Plus tôt cette semaine, les tensions ont explosé le long de la frontière Colombie-Venezuela après une opération américaine spectaculaire le 3 janvier qui a conduit à la saisie forcée du président Nicolas Maduro. En réponse, le gouvernement colombien a mobilisé 30 000 soldats pour sécuriser la frontière, transformant les passages autrefois animés en points de contrôle lourdement gardés.
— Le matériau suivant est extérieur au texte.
Context: an optimization exercise on an open-source flow, tuned for small area, a short achievable clock period and few clock cycles per item. The choices shown serve that exercise and are no tape-out recipe. Function was checked by simulation only, so behaviour that the tests miss may differ from the original. Power is estimated from default activity; no workload was simulated.

`flow/run.sh`:
```
#!/bin/bash
# synth_recipe.tcl (not shown) runs the flow's synth.tcl, then flattens the netlist and writes it again
# the make line also repeats each setting of config.mk as NAME=value (left out here)
make -C /OpenROAD-flow-scripts/flow DESIGN_CONFIG=/design/flow/config.mk WORK_HOME=/design/flow/orfs CLKGATE_MAP_FILE= SYNTH_SCRIPT=/design/flow/synth_recipe.tcl finish
```
`flow/config.mk`:
```
export PLATFORM = sky130hd
export DESIGN_NAME = benes_solver
export DESIGN_NICKNAME = benes_solver
export VERILOG_FILES = /design/flow/design.v
export SDC_FILE = /design/flow/constraint.sdc
export NUM_CORES = 4
export LEC_CHECK = 0
export CAP_MARGIN = 20
export CORE_MARGIN = 2
export CORE_UTILIZATION = 60
export SETUP_SLACK_MARGIN = 5
export SLEW_MARGIN = 20
```
`flow/constraint.sdc`:
```
create_clock -name core_clock -period 10.0 [get_ports {clk}]
set_input_delay 2.0000 -clock core_clock [delete_from_list [all_inputs] [get_ports {clk}]]
set_output_delay 2.0000 -clock core_clock [all_outputs]
set_load 0.01 [all_outputs]
```
`flow/design.v`:
```
module benes_solver #(
    parameter K = 6
) (
    input  wire                           clk,
    input  wire                           rst,
    input  wire                           start,
    input  wire [(1<<K)*K-1:0]            perm_in,
    output wire                           ready,
    output reg                            done,
    output wire [(2*K-1)*(1<<(K-1))-1:0]  states
);
    localparam N  = 64;
    localparam H  = 32;
    localparam NC = 11;
    reg  [5:0]      u [0:N-1];
    reg  [N-1:0]    pf;          
    reg  [N-1:0]    pb;          
    reg  [N-1:0]    asg;         
    reg  [5:2]      th;          
    reg             c4;          
    reg             busy;
    reg             rdy;
    reg  [NC*H-1:0] st;
    assign ready  = rdy;
    assign states = st;
    wire [5:0] cm = {th, 2'b11};                         
    wire [4:0] lv = {~th[2], th[2] & ~th[3], th[3] & ~th[4], th[4] & ~th[5], th[5]};  
    genvar g;
    wire [N*7-1:0]  lf, lb;
    generate
        for (g = 0; g < N; g = g + 1) begin : g_leaf
            assign lf[g*7 +: 7] = {pf[g], u[g] & {6{pf[g]}}};
            assign lb[g*7 +: 7] = {pb[g], u[g] & {6{pb[g]}}};
        end
    endgenerate
    wire [16*7-1:0] tf, tk;
    benes_solver_bcast #(.W(7)) u_bf (.lv(lv), .leaf(lf), .bc(tf));
    benes_solver_bcast #(.W(7)) u_bb (.lv(lv), .leaf(lb), .bc(tk));
    wire [N-1:0] mf, mb;
    generate
        for (g = 0; g < N; g = g + 1) begin : g_cam
            wire [5:0] vf = tf[(g>>2)*7 +: 6] ^ 6'd1;
            wire [5:0] vb = tk[(g>>2)*7 +: 6] ^ 6'd1;
            assign mf[g] = &(~cm | ~(u[g] ^ vf));
            assign mb[g] = &(~cm | ~(u[g] ^ vb));
        end
    endgenerate
    wire [N-1:0] cf, cb;             
    generate
        for (g = 0; g < N; g = g + 1) begin : g_c
            assign cf[g] = mf[g ^ 1];
            assign cb[g] = mb[g ^ 1];
        end
    endgenerate
    wire [N-1:0] am = asg | mf | mb;
    wire [N-1:0] zl = cf & am;
    wire [15:0]  zb;
    benes_solver_bcast #(.W(1)) u_bz (.lv(lv), .leaf(zl), .bc(zb));
    wire [N-1:0]   y = ~am;
    wire [7*N-1:0] a;
    assign a[0 +: N] = y;
    genvar s;
    generate
        for (s = 0; s < 6; s = s + 1) begin : g_pfx
            for (g = 0; g < N; g = g + 1) begin : g_b
                if (g & (1 << s)) begin : g_hi
                    assign a[(s+1)*N + g] = a[s*N + g] | (cm[s] & a[s*N + (g & ~((1 << s) - 1)) - 1]);
                end else begin : g_lo
                    assign a[(s+1)*N + g] = a[s*N + g];
                end
            end
        end
    endgenerate
    wire [N-1:0] f;
    generate
        for (g = 0; g < N; g = g + 1) begin : g_ff
            if (g == 0) begin : g_z
                assign f[g] = y[g];
            end else begin : g_nz
                localparam [5:0] GB = g;
                wire bstart = ~|(cm & GB);
                assign f[g] = y[g] & (bstart | ~a[6*N + g - 1]);
            end
        end
    endgenerate
    wire [N-1:0] pfn, pbn;
    generate
        for (g = 0; g < N; g = g + 1) begin : g_pn
            assign pfn[g] = zb[g>>2] ? f[g]     : cf[g];
            assign pbn[g] = zb[g>>2] ? f[g ^ 1] : cb[g];
        end
    endgenerate
    wire all_asg = &am;
    wire last    = lv[4] ? c4 : all_asg;
    wire [N-1:0] nf = mf & ~asg;     
    wire [N-1:0] nb = mb & ~asg;     
    wire [H-1:0] in_en, in_v, out_en, out_v;
    generate
        for (g = 0; g < H; g = g + 1) begin : g_row
            wire [6:0] rf = tf[(g>>1)*7 +: 7];
            wire [6:0] rb = tk[(g>>1)*7 +: 7];
            wire [4:0] rr = g;
            wire ef = rf[6] & &(~cm[5:1] | ~(rf[5:1] ^ rr));
            wire eb = rb[6] & &(~cm[5:1] | ~(rb[5:1] ^ rr));
            assign in_en[g]  = pf[2*g] | pf[2*g+1] | pb[2*g] | pb[2*g+1]
                             | nf[2*g] | nf[2*g+1] | nb[2*g] | nb[2*g+1];
            assign in_v[g]   = pf[2*g+1] | pb[2*g] | nf[2*g] | nb[2*g+1];
            assign out_en[g] = ef | eb;
            assign out_v[g]  = (ef & rf[0]) | (eb & ~rb[0]);
        end
    endgenerate
    function [4:0] spec;
        input integer d;
        input integer r;
        integer k;
        begin
            spec = r;
            for (k = 0; k < 5; k = k + 1)
                if (k < d) spec[5-d+k] = r[4-k];
        end
    endfunction
    function [4:0] rev5;
        input integer r;
        integer k;
        begin
            for (k = 0; k < 5; k = k + 1)
                rev5[k] = r[4-k];
        end
    endfunction
    wire [H-1:0] sw;
    generate
        for (g = 0; g < H; g = g + 1) begin : g_sw
            wire [4:0] old;
            assign old[0] = st[0*H + spec(0, g)];
            assign old[1] = st[1*H + spec(1, g)];
            assign old[2] = st[2*H + spec(2, g)];
            assign old[3] = st[3*H + spec(3, g)];
            assign old[4] = st[4*H + spec(4, g)];
            assign sw[g] = in_en[g] ? in_v[g] : |(old & lv);
        end
    endgenerate
    wire [5:0] un [0:N-1];
    generate
        for (g = 0; g < H; g = g + 1) begin : g_mv
            wire [5:0] e0 = sw[g] ? u[2*g+1] : u[2*g];
            wire [5:0] e1 = sw[g] ? u[2*g]   : u[2*g+1];
            assign un[g]    = {e0[0], e0[5:1]};
            assign un[g+32] = {e1[0], e1[5:1]};
        end
    endgenerate
    wire accept = start & rdy;
    wire fin    = busy & lv[4] & c4;
    integer j, dd;
    always @(posedge clk) begin
        if (rst) begin
            busy <= 1'b0;
            rdy  <= 1'b0;
            done <= 1'b0;
        end else begin
            done <= fin;
            if (accept) begin
                busy <= 1'b1;
                rdy  <= 1'b0;
            end else if (fin) begin
                busy <= 1'b0;
                rdy  <= 1'b1;
            end else if (busy) begin
                rdy  <= lv[4] & ~c4;
            end else begin
                rdy  <= 1'b1;
            end
        end
    end
    always @(posedge clk) begin
        if (accept) begin
            for (j = 0; j < N; j = j + 1)
                u[j] <= perm_in[j*6 +: 6];
            pf  <= {{(N-2){1'b0}}, 2'b01};
            pb  <= {{(N-2){1'b0}}, 2'b10};
            asg <= {{(N-2){1'b0}}, 2'b11};
            th  <= 4'b1111;
            c4  <= 1'b0;
        end else if (last) begin
            for (j = 0; j < N; j = j + 1)
                u[j][4:0] <= un[j][4:0];
            for (j = 0; j < N; j = j + 1) begin
                pf[j]  <= ((j[5:0] & {1'b0, th[5:3], 2'b11}) == 6'd0);
                pb[j]  <= ((j[5:0] & {1'b0, th[5:3], 2'b11}) == 6'd1);
                asg[j] <= ((j[5:1] & {1'b0, th[5:3], 1'b1}) == 5'd0);
            end
            th  <= {1'b0, th[5:3]};
            c4  <= 1'b0;
        end else begin
            pf  <= pfn;
            pb  <= pbn;
            asg <= am | pfn | pbn;
            c4  <= lv[4];
        end
    end
    always @(posedge clk) begin
        for (dd = 0; dd < 5; dd = dd + 1)
            for (j = 0; j < H; j = j + 1) begin
                if (lv[dd] & in_en[spec(dd, j)])
                    st[dd*H + j] <= in_v[spec(dd, j)];
                if (lv[dd] & out_en[spec(dd, j)])
                    st[(NC-1-dd)*H + j] <= out_v[spec(dd, j)];
            end
        if (lv[4] & c4)
            for (j = 0; j < H; j = j + 1)
                st[5*H + j] <= un[rev5(j) * 2][0];
    end
endmodule
module benes_solver_bcast #(
    parameter W = 1
) (
    input  wire [4:0]      lv,
    input  wire [64*W-1:0] leaf,
    output wire [16*W-1:0] bc
);
    wire [32*W-1:0] t5;
    wire [16*W-1:0] t4;
    wire [8*W-1:0]  t3;
    wire [4*W-1:0]  t2;
    wire [2*W-1:0]  t1;
    wire [W-1:0]    t0;
    genvar g;
    generate
        for (g = 0; g < 32; g = g + 1) begin : g_t5
            assign t5[g*W +: W] = leaf[(2*g)*W +: W] | leaf[(2*g+1)*W +: W];
        end
        for (g = 0; g < 16; g = g + 1) begin : g_t4
            assign t4[g*W +: W] = t5[(2*g)*W +: W] | t5[(2*g+1)*W +: W];
        end
        for (g = 0; g < 8; g = g + 1) begin : g_t3
            assign t3[g*W +: W] = t4[(2*g)*W +: W] | t4[(2*g+1)*W +: W];
        end
        for (g = 0; g < 4; g = g + 1) begin : g_t2
            assign t2[g*W +: W] = t3[(2*g)*W +: W] | t3[(2*g+1)*W +: W];
        end
        for (g = 0; g < 2; g = g + 1) begin : g_t1
            assign t1[g*W +: W] = t2[(2*g)*W +: W] | t2[(2*g+1)*W +: W];
        end
        assign t0 = t1[0 +: W] | t1[W +: W];
        for (g = 0; g < 16; g = g + 1) begin : g_bc
            assign bc[g*W +: W] = ({W{lv[0]}} & t0)
                                | ({W{lv[1]}} & t1[(g>>3)*W +: W])
                                | ({W{lv[2]}} & t2[(g>>2)*W +: W])
                                | ({W{lv[3]}} & t3[(g>>1)*W +: W])
                                | ({W{lv[4]}} & t4[g*W +: W]);
        end
    endgenerate
endmodule
```
==> impl_metrics.csv <==
group,metric,value,unit
placement,dp.cells,8803,
floorplanning,io_pins,741,
yosys,synth_edf_count,736,
floorplanning,fp.dieH,330,um
status,status,"did not finish",
yosys,yosysUniqueCellTypes,116,
yosys,synth_top_area_share,0.346,
clock_network,clock-sinks,936,
yosys,synthesis.nets,7596,
status,stop_stage,"global routing (5_1_grt)",
yosys,syn_area,63900,um^2
clock_network,root_buffer,"clkbuf_16",
global_route,grt_use_total,0.902,
yosys,synth_top_area_cell,"edfxtp_1",
placement,numPortBuffers,740,
global_route,grt_overflow,825,
global_route,grt_max_degree,206,
yosys,synthTopCellsByArea,"edfxtp_1 (35%), dfxtp_1 (6.3%), mux2i_1 (4.8%), xnor2_1 (4.7%), nor2_1 (4.4%)",
yosys,netlist_instances,7209,
yosys,synth_seq_cells,936,
status,firstError,"[ERROR GRT-0116] Global routing finished with congestion. Check the congestion regions in the DRC Viewer.",
yosys,async_flop_share,0,
yosys,ys_seq_area_frac,0.408,
clock_network,cts_buffers,96,
floorplanning,initial_core_util,0.606,
yosys,syn_area_per_cell,8.87,um^2
clock_network,h-tree-depth,3,
clock_network,clock_path_buffers,3,
placement,dpl.hpwl,283000,um
global_route,first_global_vias,91419,
global_route,grt_pass1_wl,716000,um
floorplanning,dieWidth,330,um
yosys,synthFlopType,"edfxtp_1",
floorplanning,rows,119,
yosys,yosysWarnings,2,
placement,gp_congestion,1.29,
placement,dp_slack,1.80,ns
Dans la ville de Cúcuta, célèbre pour ses marchés animés et son commerce transfrontalier, l'afflux soudain de troupes a changé le quotidien. Ce qui était autrefois une scène de vendeurs de fruits et de familles réunies ressemble maintenant à une confrontation à hauts enjeux, avec des véhicules militaires bordant les routes principales.
Pendant ce temps, des flots de Vénézuéliens continuent d'arriver, portant avec eux des souvenirs de chez eux et des espoirs de sécurité. Beaucoup ont traversé cette semaine sous des cieux tendus, incertains de ce qui les attend. Pour Daikelis Rodriguez, une ménagère vénézuélienne, la vie a semblé ressembler à une telenovela de la vie réelle. 'Que les États-Unis veuillent contrôler le Venezuela, je pense que c'est de mauvais goût', réfléchit-elle, sa voix teintée à la fois de frustration et de lassitude.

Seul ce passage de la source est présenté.